Yeah, that’s right. Heaven wasn’t one that I wrote on guitar. That was written with Jim on piano and me singing. I’ve got a demo tape of us doing that. Here, I’ll play you a little bit right now. [Plays excerpt of Heaven demo.] Jim played drums and made a drum loop of that and recorded it on a cassette machine. So we would just sit there and run ideas by each other; I don’t know at what point in the writing process I had that melody. Then we’d riff the chorus and go from there. It’s about playing; it’s about musicians playing in the room together and getting off on ideas.
Tell us more about the Run To You/Blue ?yster Cult connection.
Simply put, I was trying to write a song for Blue ?yster Cult that had that Don’t Fear The Reaper vibe, even though Run To You doesn’t sound anything like it. I came up with something in a similar sort of arpeggiated vein.
So they heard the song and turned it down?
Yeah, they heard and turned it down, and I’m happy they turned it down. But to be fair, if you’re a band and you have an outside song coming in, you probably didn’t want to do that. They were doing perfectly well without anybody writing their songs.
Tina Turner sings on It’s Only Love. When you and Jim were writing it, did you have it in the back of your mind that it needed a female vocalist?
I knew that song needed something else and that it would never stand up on its own. Obviously, I thought it would be fantastic if Tina would do it. It just so happened that she was in Vancouver around the last week of recording. This is before Private Dancer had come out and before she had her resurgence. So I managed to get backstage to see her. I’d sent the song ahead of time. I just remember a lot of people backstage.

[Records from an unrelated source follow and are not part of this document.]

[config.mk]
export PLATFORM = sky130hd
export DESIGN_NAME = mem_port_arbiter
export DESIGN_NICKNAME = d
export VERILOG_FILES = /design/src/rtl/mem_port_arbiter.sv
export SDC_FILE = /design/constraint.sdc
export NUM_CORES = 1
export LEC_CHECK = 0
export CAP_MARGIN = 40
export CORE_AREA = 2 2 118 120
export DETAILED_ROUTE_END_ITERATION = 10
export DIE_AREA = 0 0 120 122
export GPL_TIMING_DRIVEN = 0
export PLACE_DENSITY = 0.65
export SLEW_MARGIN = 20
export SYNTH_ARGS = -nofsm -noshare
export SYNTH_HDL_FRONTEND = slang
export SYNTH_SLANG_ARGS = --single-unit
[constraint.sdc]
create_clock -name clk -period 6.4 [get_ports clk]
set_clock_uncertainty 0.1 [all_clocks]
set_input_delay 0.64 -clock clk [delete_from_list [all_inputs] [get_ports clk]]
set_output_delay 0.64 -clock clk [all_outputs]
set_load 0.1 [all_outputs]
[src/rtl/mem_port_arbiter.sv]
// Two-requester round-robin arbiter in front of one single-port data memory.
// Grants are combinational; read data returns to the issuing requester one cycle later.
module mem_port_arbiter #(
  parameter int ADDR_W   = 32,
  parameter int DATA_W   = 32,
  parameter int MAX_HOLD = 4
) (
  input  logic              clk,
  input  logic              rst,
  input  logic              r0_req,
  input  logic              r0_we,
  input  logic [ADDR_W-1:0] r0_addr,
  input  logic [DATA_W-1:0] r0_wdata,
  input  logic              r1_req,
  input  logic              r1_we,
  input  logic [ADDR_W-1:0] r1_addr,
  input  logic [DATA_W-1:0] r1_wdata,
  output logic              r0_gnt,
  output logic              r1_gnt,
  output logic              r0_rvalid,
  output logic              r1_rvalid,
  output logic [DATA_W-1:0] r0_rdata,
  output logic [DATA_W-1:0] r1_rdata,
  output logic              mem_en,
  output logic              mem_we,
  output logic [ADDR_W-1:0] mem_addr,
  output logic [DATA_W-1:0] mem_wdata,
  input  logic [DATA_W-1:0] mem_rdata
);

  localparam int CNT_W = $clog2(MAX_HOLD + 1);
  localparam logic [CNT_W-1:0] HOLD_MAX = CNT_W'(MAX_HOLD);

  typedef enum logic [1:0] {IDLE, OWN0, OWN1} state_t;

  typedef struct packed {
    logic valid;
    logic owner;
  } rd_tag_t;

  state_t           state, state_nxt;
  logic [CNT_W-1:0] cnt, cnt_nxt;
  logic             last, last_nxt;
  rd_tag_t          rd_tag, rd_tag_nxt;
  logic             granted;
  logic             sel;
  logic             same_owner;

  // Grant decision. The holder keeps the port until it reaches MAX_HOLD with the other waiting.
  always_comb begin
    // NOTE: every output of a combinational block gets a default first so no latch is inferred.
    r0_gnt = 1'b0;
    r1_gnt = 1'b0;
    case (state)
      OWN0: begin
        if (r0_req && (cnt < HOLD_MAX || !r1_req)) r0_gnt = 1'b1;
        else if (r1_req)                            r1_gnt = 1'b1;
      end
      OWN1: begin
        if (r1_req && (cnt < HOLD_MAX || !r0_req)) r1_gnt = 1'b1;
        else if (r0_req)                            r0_gnt = 1'b1;
      end
      default: begin
        if (r0_req && r1_req) begin
          r0_gnt = last;
          r1_gnt = ~last;
        end else begin
          r0_gnt = r0_req;
          r1_gnt = r1_req;
        end
      end
    endcase
  end

  assign granted = r0_gnt | r1_gnt;
  assign sel     = r1_gnt;
  assign mem_en  = granted;

  always_comb begin
    mem_we    = 1'b0;
    mem_addr  = '0;
    mem_wdata = '0;
    if (r0_gnt) begin
      mem_we    = r0_we;
      mem_addr  = r0_addr;
      mem_wdata = r0_wdata;
    end else if (r1_gnt) begin
      mem_we    = r1_we;
      mem_addr  = r1_addr;
      mem_wdata = r1_wdata;
    end
  end

  assign same_owner = (state == OWN0 && !sel) || (state == OWN1 && sel);

  always_comb begin
    state_nxt  = IDLE;
    cnt_nxt    = '0;
    last_nxt   = last;
    rd_tag_nxt = '0;
    if (granted) begin
      state_nxt = sel ? OWN1 : OWN0;
      last_nxt  = sel;
      if (!same_owner)           cnt_nxt = CNT_W'(1);
      else if (cnt == HOLD_MAX)  cnt_nxt = cnt;
      else                       cnt_nxt = cnt + CNT_W'(1);
      rd_tag_nxt.valid = ~mem_we;
      rd_tag_nxt.owner = sel;
    end
  end

  always_ff @(posedge clk or negedge rst) begin
    if (!rst) begin
      state  <= IDLE;
      cnt    <= '0;
      last   <= 1'b1;
      rd_tag <= '0;
    end else begin
      // NOTE: sequential state uses non-blocking assignments so all registers update together.
      state  <= state_nxt;
      cnt    <= cnt_nxt;
      last   <= last_nxt;
      rd_tag <= rd_tag_nxt;
    end
  end

  assign r0_rvalid = rd_tag.valid && !rd_tag.owner;
  assign r1_rvalid = rd_tag.valid &&  rd_tag.owner;
  assign r0_rdata  = mem_rdata;
  assign r1_rdata  = mem_rdata;

endmodule

==> results.json <==
{
  "ios": 300,
  "leakagePower_nw": 3.03,
  "cts-resized-gates": 0,
  "yosysUniqueCellTypes": 30,
  "cpPeakStageDelay_ns": 0.65,
  "fin_nets": 930,
  "status": "complete, no violations",
  "synth_top_family_by_area": "compound AO/OA/AOI/OAI gates",
  "power_density_mw_per_mm2": 552,
  "fillerInstances": 1157,
  "holdWs_ns": 0.425,
  "ys_ff_latch": 7,
  "core_area_mm2": 0.0135,
  "numCtsBuffers": 3,
  "synth_mux_area_share_pct": 0.933,
  "cp_top_family": "buffers and inverters",
  "via_per_inst": 4.73,
  "grt_use_met3_pct": 4.12,
  "syn_area_mm2": 0.00228,
  "internal-power_w": 0.00158,
  "place_ws_ns": 1.90,
  "netlist_top_cells_count": "o21ai_0 (67), o31ai_1 (67), nand3_1 (65)",
  "port_buffers": 267,
  "yosysTopAreaCell": "o31ai_1",
  "hold_viol_final": 0,
  "worst_pin_slew_ns": 0.817,
  "row_count": 43,
  "cts_tree": "yes",
  "path_cells": "clkdlybuf4s50_1 -> nand2_1 -> a211oi_1 -> buf_2 -> clkbuf_1 -> o21ai_0 -> o31ai_1 -> clkdlybuf4s50_1 -> buf_16",
  "antenna_cells": 0,
  "cts.htree.levels": 1,
  "yosys_most_used_dff": "dfrtp_1",
  "ff2ff_path_depth": 5,
  "dr.pass1.iters": 5,
  "dr.first_iter.drc_count": 188,
  "stdcell_count": 939,
  "start_util_pct": 16.9,
  "dp.cells": 935,
  "worstPathRequired_ns": 5.66,
  "layout_setup_ws_ns": 1.86,
  "synth_fp_nets": 524,
  "r2r-start": "rd_tag[0]",
  "wl_per_cell_um": 17.3,
  "slew_violations": 0,
  "hold_buffers": 0,
  "ir_worst_vdd_mv": 0.442,
  "yosys.area_share.adder_pct": 2.20,
  "rr_endpoint": "rd_tag[1]",
  "drc": 0,
  "yosys.area_share.simple_pct": 19.0,
  "crit_arrival_ns": 3.80,
  "yosys.area_share.xor_xnor_pct": 0.384,
  "first_global_vias": 4860,
  "min_period_ns": 4.54,
  "setup_violations": 0,
  "synth_edf_count": 0,
  "synth_compound_area_share_pct": 40.1,
  "clkTransAtPathRegs_ns": 0.04,
  "antenna_found_initial": 0,
  "die_w_um": 120,
  "clock_latency_ns": 0.23,
  "synth_warnings": 0,
  "ant_nets": 0,
  "cts_root_buf": "clkbuf_16",
  "use_met2_pct": 41.4,
  "grt_setup_unrepaired": "no",
  "fmax_ghz": 0.220,
  "slowest_stage": "a211oi_1",
  "cts_sinks": 7,
  "startpoint_type": "input port",
  "syn2layout_area_growth_pct": 229,
  "seq_area_frac_synth_pct": 7.74,
  "critical_path.startpoint": "r0_req",
  "cts.path.max_buffers": 2,
  "crit_type": "in2out",
  "gp_routability_congestion": 0.798,
  "worstPathMaxFanout": 10,
  "avgSynthCellArea_um2": 6.44,
  "grt_overflow_total": 0,
  "max_slew_margin_pct": 45.2,
  "die_area_mm2": 0.0146,
  "async_reset_ff_share_pct": 100,
  "path_depth": 9,
  "drive_gt1_share_pct": 28.9,
  "finalSetupTns_ns": 0,
  "cp-end-kind": "output pin",
  "syn_inst": 354,
  "pwr-share-seq_pct": 1.9,
  "switchingPower_w": 0.00256,
  "grt_start_max_net_pins": 11,
  "post_cts.repair.setup_buffers": 0,
  "yosysTopAreaCellShare_pct": 22.1,
  "die_y_um": 122,
  "grt_pass1_wl_um": 24800,
  "num_vias": 4446,
  "switching_share_pct": 61.9,
  "maxCapViolCount": 0,
  "crit_end": "mem_wdata[30]",
  "period_share_pct": 71.0,
  "synth_area_leaders": "o31ai_1 (22%), buf_4 (21%), o21ai_0 (15%), nand3_1 (14%), dfrtp_1 (6.6%)",
  "cp_common_cell": "clkdlybuf4s50_1",
  "rrSetupSlack_ns": 3.67,
  "clkPwrFrac_pct": 2.6,
  "grt_use_met1_pct": 22.5,
  "grt_busiest_layer": "met2",
  "grtUsageTotal_pct": 21.3,
  "comb_power_share_pct": 95.5,
  "crit_buf_inv": 5,
  "wl_um": 16300,
  "hpwlAfterDp_um": 13500,
  "hp-class": "reg2reg"
}
## sequential cells by signal, indices dropped and copies added (netlist names)
register,cells
cnt,3
last,1
rd_tag,2
state,1
## per-layer routing
layer	share of wire (%)	vias to the layer above	routed length, um
met1	35	2090	5680
met5	0	-	0
li1	-	2057	-
met3	7.5	40	1220
met2	54	259	8820
met4	3.3	0	530
## logic make-up after synthesis
kind of cell / after synthesis
AOI/OAI and AO/OA: 143
buffers and inverters: 112
and+or+nand+nor: 85
DFF: 7
adders and majority gates: 4
muxes: 2
xor gates and xnor gates: 1
## metrics by stage
step	utilization, %	cell area [um2]	power (W)
floorplan	-	2280	0.00235
global placement	38.3	5180	0.00306
detailed placement	55.0	7430	0.00403
CTS	55.6	7510	0.00415
global route	55.6	7510	0.00429
finish	55.6	7510	0.00414
## area by class of cell
class | count | area [um2] | share of cell area [%]
Timing Repair Buffer | 401 | 4920 | 65.6
Tap cell | 180 | 225 | 3.00
Inverter | 5 | 18.8 | 0.250
Clock buffer | 4 | 78.8 | 1.05
Buffer | 107 | 658 | 8.77
Sequential cell | 7 | 176 | 2.35
Multi-Input combinational cell | 235 | 1430 | 19.0
## worst min-delay path by stage
stage                     depth (start not counted)  start      to
after floorplan                                   0    rst  cnt[0]
after global placement                            1   last    last
after detailed placement                          1   last    last
after CTS                                         1   last    last
after global routing                              1   last    last
final                                             1   last    last
## placed cells by master (no fill, tap or decap), types with 2 or more instances in the layout
cell type        count
nand4_1              2
clkbuf_16            3
nor2_1               3
o31ai_1             67
dfrtp_1              6
clkdlybuf4s50_1    267
buf_16              19
o21ai_0             67
nor2b_1              3
buf_8              115
ha_1                 4
nand3_1             65
inv_1                5
nand2_1              6
clkbuf_1            31
buf_2               13
buf_4               64
and2_1               3
## power groups by stage
stage	registers [W]	clock network [W]	logic, W
2_1_floorplan	0.0000732	0	0.00228
3_3_place_gp	0.0000753	0	0.00298
3_5_place_dp	0.0000768	0	0.00396
4_1_cts	0.0000765	0.000109	0.00397
5_1_grt	0.0000788	0.000114	0.00410
6_report	0.0000769	0.000108	0.00396
(Power assumes the default switching activity.)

She was opening up for Lionel Richie and there were people everywhere, and all I could see was this really large mane of hair coming down the hallway. I heard her saying: “Where is he? Which one is he?” Then someone said: “He’s over here!” And she came over and said [imitates Tina’s voice]: “Bryan Adams! I love this song!” The next day we recorded it.
Is there a song on Reckless that wasn’t a hit that deserves reappraisal?

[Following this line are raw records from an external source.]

$ cat src/rtl/sd_pkg.sv
// Shared definitions for the signed-digit adder pipeline.
// Latency: n/a (types, constants and helper functions only).
// Backpressure: n/a.
// Contents: digit encodings {plus,minus}, accumulator FSM states,
// sd_digit() digit decode and sd_value() whole-vector value.
package sd_pkg;

  localparam logic [1:0] SD_POS  = 2'b10;
  localparam logic [1:0] SD_NEG  = 2'b01;
  localparam logic [1:0] SD_ZERO = 2'b00;

  typedef enum logic {
    ACC_IDLE = 1'b0,
    ACC_BUSY = 1'b1
  } acc_state_t;

  // (1,1) decodes as zero, same as (0,0).
  function automatic logic signed [2:0] sd_digit(input logic p, input logic m);
    logic signed [2:0] d;
    d = 3'sd0;
    if (p && !m) d = 3'sd1;
    else if (m && !p) d = -3'sd1;
    return d;
  endfunction

  // Value of a signed-digit vector; used by the bench as its reference.
  function automatic int sd_value(input logic [31:0] plus, input logic [31:0] minus,
                                  input int width);
    int v;
    v = 0;
    for (int i = 0; i < width; i++) begin
      if (plus[i] && !minus[i]) v = v + (1 << i);
      else if (minus[i] && !plus[i]) v = v - (1 << i);
    end
    return v;
  endfunction

endpackage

I think the best songs on the album were released as singles. Maybe One Night Love Affair could have been a single, but that would have been the last one. Kids Wanna Rock got lots of airplay on FM radio, but it wasn’t a single.
Were any of the bonus cuts songs worked up for Reckless, or were these mainly songs you and Jim were writing for other artists?
These songs were all written for the album. They all ended up being on other people’s records, except for a couple of them; a lot of them got covered by other people. There’s a song on there called Let Me Down Easy, and we wrote that for Stevie Nicks, but she never recorded it. .38 Special recorded Teacher, Teacher. Reckless was recorded by Loverboy, but they used a different title for it. They changed the title because they didn’t want to be associated with me. Too Hot To Handle was never recorded by anyone.
Can you recall when you first heard Reckless had hit No.1?
I was in New York City and I got a telegram delivered to my hotel room from the record company saying: ‘Congratulations, you’re number one in America.’ It was an amazing feeling.
Where do you rank the Reckless album in your canon of work?
It’s at the top for me. I have lots of great memories recording it and the songs have stood the test of time.
Not many people may know this, but early in your career you co-wrote two songs recorded by Kiss: War Machine and Rock And Roll Hell. Share the backstory behind that.
Kiss’s deal was they had to have their name on the songs if they were gonna record it. They put some bit in the song that would qualify for a credit, but they had nothing to do with writing the songs. At the time, this was around ’81; Jim and I were just young songwriters looking for a break. I guess we were grateful for that. [Bryan Adams released his own versions of War Machine and Rock And Roll Hell in 2024].
Looking back, can you pick a ‘do over’ moment in your career?
I signed a lot of bad deals when I was young, so perhaps I wish I hadn’t signed this or that. But looking back, you can say that but at the same time I’ve got no regrets because it’s all worked out pretty good.